_RECORDS SUPPLIED_
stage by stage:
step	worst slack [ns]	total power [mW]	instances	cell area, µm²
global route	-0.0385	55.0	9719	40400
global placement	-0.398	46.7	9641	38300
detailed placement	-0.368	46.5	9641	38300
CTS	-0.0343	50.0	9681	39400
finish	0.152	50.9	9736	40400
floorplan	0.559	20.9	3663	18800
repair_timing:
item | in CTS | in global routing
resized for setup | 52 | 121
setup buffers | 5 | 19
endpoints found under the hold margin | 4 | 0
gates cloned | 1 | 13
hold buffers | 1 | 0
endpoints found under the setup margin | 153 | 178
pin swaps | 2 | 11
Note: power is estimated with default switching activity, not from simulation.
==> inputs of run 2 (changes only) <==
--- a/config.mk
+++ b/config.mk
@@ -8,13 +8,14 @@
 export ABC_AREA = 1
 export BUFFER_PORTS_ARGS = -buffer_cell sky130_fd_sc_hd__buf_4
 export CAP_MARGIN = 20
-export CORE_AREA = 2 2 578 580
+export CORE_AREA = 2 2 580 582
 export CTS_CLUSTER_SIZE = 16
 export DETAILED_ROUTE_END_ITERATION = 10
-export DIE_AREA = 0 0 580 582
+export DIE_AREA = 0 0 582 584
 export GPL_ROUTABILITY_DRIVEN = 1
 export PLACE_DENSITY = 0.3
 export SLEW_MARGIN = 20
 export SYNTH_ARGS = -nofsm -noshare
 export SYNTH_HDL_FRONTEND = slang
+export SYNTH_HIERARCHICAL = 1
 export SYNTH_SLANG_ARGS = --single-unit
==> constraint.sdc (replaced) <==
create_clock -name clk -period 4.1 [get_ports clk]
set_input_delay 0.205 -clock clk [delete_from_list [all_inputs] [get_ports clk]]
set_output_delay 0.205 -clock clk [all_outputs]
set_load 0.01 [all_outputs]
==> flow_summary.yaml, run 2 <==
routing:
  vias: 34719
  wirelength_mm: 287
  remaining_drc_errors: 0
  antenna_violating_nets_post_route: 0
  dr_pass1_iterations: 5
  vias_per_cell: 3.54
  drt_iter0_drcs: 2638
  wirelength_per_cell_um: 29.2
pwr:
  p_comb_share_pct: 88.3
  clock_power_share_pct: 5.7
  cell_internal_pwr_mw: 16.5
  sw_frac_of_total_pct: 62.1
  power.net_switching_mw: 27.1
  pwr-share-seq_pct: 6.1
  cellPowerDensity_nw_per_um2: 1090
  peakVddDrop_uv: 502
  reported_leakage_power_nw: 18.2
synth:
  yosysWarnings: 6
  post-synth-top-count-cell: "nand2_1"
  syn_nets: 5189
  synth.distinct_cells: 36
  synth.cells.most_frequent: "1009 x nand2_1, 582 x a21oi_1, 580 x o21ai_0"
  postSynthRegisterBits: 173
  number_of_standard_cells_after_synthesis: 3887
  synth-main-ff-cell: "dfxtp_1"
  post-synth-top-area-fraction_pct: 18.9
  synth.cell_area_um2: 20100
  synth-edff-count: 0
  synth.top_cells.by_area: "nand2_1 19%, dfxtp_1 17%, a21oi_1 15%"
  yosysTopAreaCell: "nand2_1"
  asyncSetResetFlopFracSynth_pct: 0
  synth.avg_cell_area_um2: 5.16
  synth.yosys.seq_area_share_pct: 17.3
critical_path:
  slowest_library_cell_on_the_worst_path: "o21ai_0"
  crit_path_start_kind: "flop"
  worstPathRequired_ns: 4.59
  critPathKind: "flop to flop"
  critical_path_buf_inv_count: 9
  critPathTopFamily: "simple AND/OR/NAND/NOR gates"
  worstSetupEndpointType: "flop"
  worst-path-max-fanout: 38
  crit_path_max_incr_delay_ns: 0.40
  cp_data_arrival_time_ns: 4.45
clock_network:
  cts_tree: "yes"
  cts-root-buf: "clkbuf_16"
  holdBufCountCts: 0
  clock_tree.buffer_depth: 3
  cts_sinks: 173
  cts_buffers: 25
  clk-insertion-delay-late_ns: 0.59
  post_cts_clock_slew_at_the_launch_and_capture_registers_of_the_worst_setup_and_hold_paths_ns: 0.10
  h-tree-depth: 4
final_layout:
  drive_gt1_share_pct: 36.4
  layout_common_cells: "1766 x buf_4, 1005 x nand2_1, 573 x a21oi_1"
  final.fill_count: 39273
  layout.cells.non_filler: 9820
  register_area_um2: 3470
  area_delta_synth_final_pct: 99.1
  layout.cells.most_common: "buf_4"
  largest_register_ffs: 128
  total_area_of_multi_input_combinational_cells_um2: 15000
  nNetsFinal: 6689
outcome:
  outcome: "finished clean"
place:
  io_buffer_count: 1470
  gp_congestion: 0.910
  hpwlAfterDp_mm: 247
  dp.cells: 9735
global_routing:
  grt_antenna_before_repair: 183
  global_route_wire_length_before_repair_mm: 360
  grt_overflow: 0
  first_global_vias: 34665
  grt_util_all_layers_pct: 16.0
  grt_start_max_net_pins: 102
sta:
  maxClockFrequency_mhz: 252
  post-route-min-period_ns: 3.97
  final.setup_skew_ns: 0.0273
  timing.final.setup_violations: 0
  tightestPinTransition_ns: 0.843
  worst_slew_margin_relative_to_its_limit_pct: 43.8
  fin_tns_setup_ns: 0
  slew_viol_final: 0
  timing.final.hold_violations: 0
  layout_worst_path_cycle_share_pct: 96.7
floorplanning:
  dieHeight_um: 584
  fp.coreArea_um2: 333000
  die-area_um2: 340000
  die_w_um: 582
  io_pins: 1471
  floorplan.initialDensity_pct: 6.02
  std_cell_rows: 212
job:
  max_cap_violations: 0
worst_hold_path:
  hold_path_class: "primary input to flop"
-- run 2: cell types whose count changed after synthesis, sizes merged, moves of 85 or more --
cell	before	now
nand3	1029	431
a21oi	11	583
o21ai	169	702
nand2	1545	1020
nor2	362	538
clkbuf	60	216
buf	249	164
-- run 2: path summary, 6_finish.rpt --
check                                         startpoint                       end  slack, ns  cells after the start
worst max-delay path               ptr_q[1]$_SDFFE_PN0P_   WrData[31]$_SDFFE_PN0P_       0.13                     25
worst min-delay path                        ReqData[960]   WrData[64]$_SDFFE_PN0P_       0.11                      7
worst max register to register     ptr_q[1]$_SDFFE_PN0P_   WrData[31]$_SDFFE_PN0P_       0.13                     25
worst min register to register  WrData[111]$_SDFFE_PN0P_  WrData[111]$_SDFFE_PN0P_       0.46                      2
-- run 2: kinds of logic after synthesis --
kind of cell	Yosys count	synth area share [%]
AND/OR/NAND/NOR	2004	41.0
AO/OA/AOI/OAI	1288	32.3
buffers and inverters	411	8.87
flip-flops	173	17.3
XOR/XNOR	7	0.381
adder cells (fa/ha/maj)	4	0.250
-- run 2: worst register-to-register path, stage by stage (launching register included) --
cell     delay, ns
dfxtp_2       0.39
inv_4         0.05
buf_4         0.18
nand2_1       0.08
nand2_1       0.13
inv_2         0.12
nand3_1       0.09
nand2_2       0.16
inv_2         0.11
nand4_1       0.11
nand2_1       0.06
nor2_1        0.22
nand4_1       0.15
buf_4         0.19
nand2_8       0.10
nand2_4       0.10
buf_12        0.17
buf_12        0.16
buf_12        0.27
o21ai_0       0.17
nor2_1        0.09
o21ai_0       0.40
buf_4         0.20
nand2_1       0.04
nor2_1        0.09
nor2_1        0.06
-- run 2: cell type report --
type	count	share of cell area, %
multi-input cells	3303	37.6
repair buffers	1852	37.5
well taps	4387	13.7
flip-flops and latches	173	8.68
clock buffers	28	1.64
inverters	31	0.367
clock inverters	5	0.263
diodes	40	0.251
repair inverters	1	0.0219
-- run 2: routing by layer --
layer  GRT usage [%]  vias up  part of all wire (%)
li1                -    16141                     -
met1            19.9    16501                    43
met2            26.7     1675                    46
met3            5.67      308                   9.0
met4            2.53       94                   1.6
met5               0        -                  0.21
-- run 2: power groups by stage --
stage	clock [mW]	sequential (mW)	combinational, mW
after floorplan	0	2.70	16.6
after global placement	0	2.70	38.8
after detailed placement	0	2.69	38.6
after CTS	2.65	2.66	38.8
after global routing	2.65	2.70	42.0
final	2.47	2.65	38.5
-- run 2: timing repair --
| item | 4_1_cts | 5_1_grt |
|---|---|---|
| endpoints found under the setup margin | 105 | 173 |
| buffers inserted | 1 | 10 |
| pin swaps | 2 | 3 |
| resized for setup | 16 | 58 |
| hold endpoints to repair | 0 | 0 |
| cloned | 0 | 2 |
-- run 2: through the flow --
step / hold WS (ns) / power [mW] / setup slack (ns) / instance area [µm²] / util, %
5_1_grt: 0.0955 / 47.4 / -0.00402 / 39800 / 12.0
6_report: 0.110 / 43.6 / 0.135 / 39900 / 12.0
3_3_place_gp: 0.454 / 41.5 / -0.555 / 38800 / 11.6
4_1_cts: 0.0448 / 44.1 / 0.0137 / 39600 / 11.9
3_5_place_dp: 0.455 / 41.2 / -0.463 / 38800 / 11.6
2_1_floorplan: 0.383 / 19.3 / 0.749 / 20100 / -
==> config.mk <==
export PLATFORM = sky130hd
export DESIGN_NAME = anton_neopixel_bus_master
export DESIGN_NICKNAME = d
export VERILOG_FILES = /design/src/rtl/anton_neopixel_bus_master.sv
export SDC_FILE = /design/constraint.sdc
export NUM_CORES = 1
export LEC_CHECK = 0
export CORE_MARGIN = 2
export CORE_UTILIZATION = 50
export CTS_CLUSTER_DIAMETER = 30
export DETAILED_ROUTE_END_ITERATION = 8
export PLACE_DENSITY = 0.86
export SYNTH_ARGS = -nofsm -noshare
export SYNTH_HDL_FRONTEND = slang
export SYNTH_SLANG_ARGS = --single-unit
==> constraint.sdc <==
create_clock -name busClk_i -period 2.9 [get_ports busClk_i]
set_input_delay 0.87 -clock busClk_i [delete_from_list [all_inputs] [get_ports busClk_i]]
set_output_delay 0.87 -clock busClk_i [all_outputs]
set_load 0.05 [all_outputs]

_ABOUT THIS TASK_
Find the lines of the listing that contain the string "step" and give how many there are, with no other words.

_ANSWER SPACE_
2